Friday, July 4, 2025

Amante Amigo (El que fue, sin poder ser)

 




Un análisis narrativo de “Mi amante amigo” de Vanesa Martín


Yo lo conozco, aunque nunca haya dicho su nombre. Ese hombre al que Vanesa Martín le canta en “Mi amante amigo”, no es un extraño. Es ese tipo de hombre que vive en los márgenes. Que ama con torpeza, pero con todo lo que tiene. Que no sabe escribir poesía, pero se aprende de memoria los silencios de la mujer que ama. Es el que está… pero al que nunca se le da el derecho de quedarse del todo.


Cuando ella canta “Mi amante, mi amigo, mi piel, mi castigo”, no está enumerando atributos: está dibujando un mapa de contradicciones. Porque él fue todo eso… y nada de eso le bastó.


Fue el que respondía mensajes a cualquier hora, el que decía “estoy aquí” aunque estuviera quebrado por dentro. El que escuchaba sus monólogos, celebraba sus triunfos, y lloraba a solas por sus derrotas. El que supo esperar sin saber cuánto, el que aceptó las reglas que no escribió, el que se conformó con las migajas de un amor que nunca fue un banquete.


Él la amó como se ama en secreto: sin reclamar, sin exigir, sin pedir espacio. Amó desde el rincón más invisible del cuarto. Desde el teclado, desde la pantalla, desde un asiento al fondo de la vida de ella. Él estaba, pero siempre detrás de algo: detrás de un miedo, de un recuerdo, de un marido, de un plan de vida que no lo incluía. Detrás de un “tal vez en otra vida”.


Y aun así, lo dio todo. El alma, la calma, y hasta la dignidad.

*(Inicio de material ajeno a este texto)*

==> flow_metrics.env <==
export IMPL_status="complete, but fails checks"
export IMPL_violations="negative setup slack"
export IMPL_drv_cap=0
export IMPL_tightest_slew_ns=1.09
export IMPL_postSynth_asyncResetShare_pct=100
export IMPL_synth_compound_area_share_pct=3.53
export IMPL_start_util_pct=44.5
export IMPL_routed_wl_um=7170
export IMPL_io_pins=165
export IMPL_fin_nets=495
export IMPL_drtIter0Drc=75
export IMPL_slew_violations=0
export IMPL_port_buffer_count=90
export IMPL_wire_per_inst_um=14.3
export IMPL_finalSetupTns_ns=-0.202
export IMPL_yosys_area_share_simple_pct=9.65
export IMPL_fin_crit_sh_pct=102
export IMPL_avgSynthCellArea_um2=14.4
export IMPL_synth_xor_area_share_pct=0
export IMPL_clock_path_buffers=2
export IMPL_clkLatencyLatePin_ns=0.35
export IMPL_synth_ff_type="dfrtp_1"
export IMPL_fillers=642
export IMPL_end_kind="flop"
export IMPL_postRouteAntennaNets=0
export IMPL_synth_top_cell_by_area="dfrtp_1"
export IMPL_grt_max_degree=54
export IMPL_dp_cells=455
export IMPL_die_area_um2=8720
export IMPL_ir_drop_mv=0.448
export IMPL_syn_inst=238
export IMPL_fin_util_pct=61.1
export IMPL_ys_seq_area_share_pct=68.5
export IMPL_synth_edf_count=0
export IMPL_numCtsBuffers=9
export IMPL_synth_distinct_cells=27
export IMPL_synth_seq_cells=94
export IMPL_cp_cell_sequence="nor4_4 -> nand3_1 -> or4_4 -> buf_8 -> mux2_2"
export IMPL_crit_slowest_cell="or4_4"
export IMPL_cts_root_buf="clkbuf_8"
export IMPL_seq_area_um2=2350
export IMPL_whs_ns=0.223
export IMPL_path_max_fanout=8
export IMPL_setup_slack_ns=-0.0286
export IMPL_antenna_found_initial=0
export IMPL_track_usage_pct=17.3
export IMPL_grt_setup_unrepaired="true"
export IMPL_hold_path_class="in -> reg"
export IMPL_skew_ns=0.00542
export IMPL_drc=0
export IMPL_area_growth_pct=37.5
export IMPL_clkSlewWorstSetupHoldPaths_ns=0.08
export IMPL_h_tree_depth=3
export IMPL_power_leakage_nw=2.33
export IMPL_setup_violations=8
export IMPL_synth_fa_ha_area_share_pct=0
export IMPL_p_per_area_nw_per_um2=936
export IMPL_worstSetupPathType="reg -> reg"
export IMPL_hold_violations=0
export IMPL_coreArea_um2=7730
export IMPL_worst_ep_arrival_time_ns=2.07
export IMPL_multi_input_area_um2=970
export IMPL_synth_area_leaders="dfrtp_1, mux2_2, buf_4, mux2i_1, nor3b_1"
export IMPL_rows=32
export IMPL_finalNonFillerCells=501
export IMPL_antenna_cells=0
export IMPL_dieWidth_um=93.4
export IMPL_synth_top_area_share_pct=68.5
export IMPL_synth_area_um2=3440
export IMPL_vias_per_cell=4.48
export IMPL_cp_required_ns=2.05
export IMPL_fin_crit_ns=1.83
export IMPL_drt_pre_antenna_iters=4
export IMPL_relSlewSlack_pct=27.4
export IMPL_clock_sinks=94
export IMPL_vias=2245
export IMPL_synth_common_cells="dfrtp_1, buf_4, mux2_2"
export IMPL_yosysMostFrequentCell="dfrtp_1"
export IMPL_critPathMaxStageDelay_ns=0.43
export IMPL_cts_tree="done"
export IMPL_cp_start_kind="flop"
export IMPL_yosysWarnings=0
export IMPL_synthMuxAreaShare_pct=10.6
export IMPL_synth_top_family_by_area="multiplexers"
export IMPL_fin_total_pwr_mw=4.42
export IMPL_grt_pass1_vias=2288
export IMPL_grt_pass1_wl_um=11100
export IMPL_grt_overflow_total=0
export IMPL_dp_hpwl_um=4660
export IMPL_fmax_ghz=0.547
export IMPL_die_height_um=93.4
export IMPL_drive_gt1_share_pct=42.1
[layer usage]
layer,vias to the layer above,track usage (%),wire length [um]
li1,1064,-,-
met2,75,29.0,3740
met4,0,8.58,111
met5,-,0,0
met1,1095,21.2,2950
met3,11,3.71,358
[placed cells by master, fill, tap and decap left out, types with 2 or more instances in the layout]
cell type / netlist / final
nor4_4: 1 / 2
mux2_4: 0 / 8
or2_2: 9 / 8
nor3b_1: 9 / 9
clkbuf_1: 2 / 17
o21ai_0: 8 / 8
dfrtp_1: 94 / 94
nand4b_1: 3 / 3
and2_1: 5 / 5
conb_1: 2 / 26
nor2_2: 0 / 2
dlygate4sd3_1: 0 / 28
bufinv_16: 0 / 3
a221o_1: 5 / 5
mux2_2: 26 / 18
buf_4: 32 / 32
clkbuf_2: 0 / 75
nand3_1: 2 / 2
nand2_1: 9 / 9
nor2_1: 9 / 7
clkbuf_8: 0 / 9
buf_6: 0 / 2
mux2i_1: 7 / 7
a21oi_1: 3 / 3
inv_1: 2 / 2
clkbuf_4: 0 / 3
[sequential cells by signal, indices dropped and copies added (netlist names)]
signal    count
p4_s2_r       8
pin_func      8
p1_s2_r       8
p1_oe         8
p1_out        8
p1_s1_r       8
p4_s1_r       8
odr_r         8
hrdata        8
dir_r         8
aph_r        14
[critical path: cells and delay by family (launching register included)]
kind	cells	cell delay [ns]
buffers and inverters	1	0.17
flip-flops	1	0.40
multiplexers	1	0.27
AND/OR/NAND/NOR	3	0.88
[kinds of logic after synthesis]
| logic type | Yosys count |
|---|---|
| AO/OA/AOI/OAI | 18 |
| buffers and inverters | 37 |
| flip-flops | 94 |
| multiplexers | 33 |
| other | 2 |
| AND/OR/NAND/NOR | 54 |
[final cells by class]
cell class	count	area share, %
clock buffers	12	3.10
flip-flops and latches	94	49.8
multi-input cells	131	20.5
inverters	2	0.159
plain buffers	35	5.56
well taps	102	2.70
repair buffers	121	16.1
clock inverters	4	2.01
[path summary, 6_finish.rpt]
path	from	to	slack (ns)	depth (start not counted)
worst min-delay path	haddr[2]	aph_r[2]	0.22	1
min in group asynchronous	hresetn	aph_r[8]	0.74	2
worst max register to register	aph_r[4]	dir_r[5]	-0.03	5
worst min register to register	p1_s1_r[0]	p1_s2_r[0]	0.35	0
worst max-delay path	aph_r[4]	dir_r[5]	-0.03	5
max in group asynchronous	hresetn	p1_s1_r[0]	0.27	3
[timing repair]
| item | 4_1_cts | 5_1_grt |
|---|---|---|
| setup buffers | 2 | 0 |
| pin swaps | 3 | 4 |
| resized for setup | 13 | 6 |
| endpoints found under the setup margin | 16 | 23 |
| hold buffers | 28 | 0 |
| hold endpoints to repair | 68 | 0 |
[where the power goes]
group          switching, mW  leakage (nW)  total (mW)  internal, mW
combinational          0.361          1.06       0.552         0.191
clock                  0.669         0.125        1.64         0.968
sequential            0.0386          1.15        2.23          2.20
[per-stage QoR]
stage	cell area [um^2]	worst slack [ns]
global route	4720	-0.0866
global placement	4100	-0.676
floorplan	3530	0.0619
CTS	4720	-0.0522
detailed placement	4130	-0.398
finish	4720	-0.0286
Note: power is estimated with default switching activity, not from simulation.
--- src/dac_conv_path.sv ---
`timescale 1ns/100ps
`include "dac_defs.svh"
// ====================================================================
// One conversion path: settle timer and held output code
module dac_conv_path (
	input  wire logic       clk_i,
	input  wire logic       resetn_i,
	input  wire logic       conv_en_i,
	input  wire logic [7:0] code_i,
	input  wire logic       code_wr_i,
	output logic [7:0]      level_o,
	output logic            busy_o,
	output logic            settled_o
);
	localparam logic [`DAC_CNT_W-1:0] CONV_LAST = `DAC_CNT_W'(`DAC_CONV_CYCLES - 1);

	dac_pkg::chan_state_t   state;
	logic [`DAC_CNT_W-1:0]  count;
	logic                   done;

	// Last cycle of a conversion that no new write overrides
	assign done = (state == dac_pkg::CH_CONVERT) && (count == '0) && !code_wr_i;

	// State and settle counter; restart wins over completion
	always_ff @(posedge clk_i or negedge resetn_i) begin
		if (!resetn_i) begin
			state <= dac_pkg::CH_IDLE;
			count <= '0;
		end else if (!conv_en_i) begin
			state <= dac_pkg::CH_IDLE;
			count <= '0;
		end else begin
			case (state)
				dac_pkg::CH_IDLE: begin
					state <= dac_pkg::CH_CONVERT;
					count <= CONV_LAST;
				end
				dac_pkg::CH_CONVERT: begin
					if (code_wr_i) begin
						count <= CONV_LAST;
					end else if (count == '0) begin
						state <= dac_pkg::CH_HOLD;
					end else begin
						count <= count - 1'b1;
					end
				end
				dac_pkg::CH_HOLD: begin
					if (code_wr_i) begin
						state <= dac_pkg::CH_CONVERT;
						count <= CONV_LAST;
					end
				end
				default: begin
					state <= dac_pkg::CH_IDLE;
					count <= '0;
				end
			endcase
		end
	end

	// Result code: fraction code/256 of the analog supply
	always_ff @(posedge clk_i or negedge resetn_i) begin
		if (!resetn_i) begin
			level_o <= `DAC_CODE_RESET;
		end else if (done) begin
			level_o <= code_i;
		end
	end

	assign busy_o    = (state == dac_pkg::CH_CONVERT);
	assign settled_o = (state == dac_pkg::CH_HOLD);
endmodule
--- src/hw/floppy_host_rate_status_pkg.sv ---
// shared constants for the floppy host rate and status register slice
package floppy_host_rate_status_pkg;

  // register offsets on the host port
  localparam logic [9:0] TAPE_MEDIA_ID_OFS = 10'h3F3;
  localparam logic [9:0] RATE_STATUS_OFS   = 10'h3F4;

  // rate select register layout and hardware reset value
  localparam logic [7:0] RATE_SELECT_RESET = 8'h02;
  localparam int         RATE_LSB          = 0;
  localparam int         WRITE_SELECT_A_LSB       = 2;
  localparam int         LOW_POWER_BIT     = 6;
  localparam int         SOFT_RESET_BIT    = 7;

  // data rate codes
  localparam logic [1:0] RATE_1M   = 2'h3;
  localparam logic [1:0] RATE_500K = 2'h0;
  localparam logic [1:0] RATE_300K = 2'h1;
  localparam logic [1:0] RATE_250K = 2'h2;

  // precompensation codes and delays in steps of 41.67 ns
  localparam logic [2:0] WRITE_SELECT_A_DEFAULT  = 3'h0;
  localparam logic [2:0] WRITE_SELECT_A_DISABLED = 3'h7;
  localparam logic [2:0] STEPS_NONE       = 3'h0;
  localparam logic [2:0] STEPS_DEF_1M     = 3'h1;
  localparam logic [2:0] STEPS_DEF_SLOW   = 3'h3;
  localparam int         WRITE_SELECT_A_STEP_PS  = 41670;

  // precompensation starts from this track after hardware reset
  localparam logic [7:0] START_TRACK_RESET = 8'h00;

  // tape/media read enables
  localparam logic [7:0] TAPE_OE_NORMAL = 8'h03;
  localparam logic [7:0] OE_ALL         = 8'hFF;
  localparam logic [7:0] OE_NONE        = 8'h00;

  // config register seven fields
  localparam int CR7_BOOT_LSB = 0;
  localparam int CR7_INV_LSB  = 2;

  typedef enum logic {PWR_RUN, PWR_LOW} power_state_e;

endpackage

Pero ella también lo quiso. Eso es lo trágico. Lo supo. Lo sintió. Vanesa no canta como una mujer que no lo valoró. Canta como quien se siente culpable… pero que no puede cambiar lo que el alma no le pide. Porque el amor, cuando es verdadero, no se fabrica; simplemente brota. Y a veces, por muy noble, por muy presente, por muy amigo o amante que alguien sea… no basta.


En el fondo, este hombre fue el ensayo. El borrador. El acompañante perfecto para noches imperfectas. El que entendía sin palabras. El que ponía puntos donde los otros sólo sabían usar comas. Pero nunca fue el que salía en las fotos. Nunca el nombre que se decía en voz alta. Nunca el que se quedaba cuando todos se iban.


Y ella lo supo. Lo sabe. Por eso duele tanto. “Lo bueno se queda, lo malo se olvida”, canta Vanesa… como si intentara convencer a alguien —quizás a ella misma— de que no fue una villana. Como si le dijera a su conciencia que aquel hombre, aunque indispensable en tantos momentos, no era el final de su historia.


Y él, mientras tanto, sigue ahí. No en la vida de ella, pero sí en su canción. Él es el que no tuvo tiempo. El que no alcanzó a ser esposo, ni pareja formal, ni proyecto de vida. El que no salió nunca de ese teclado. El que fue confidente, red de seguridad, refugio emocional… pero no “el elegido”.


En cada verso, ella le da un altar, pero no una casa. Le dedica un lamento, pero no una vida. Y él, desde la invisibilidad que ya conoce tan bien, acepta su papel: el de ser inolvidable sin haber sido indispensable.


Porque hay amores así. Que lo fueron todo… excepto suficientes.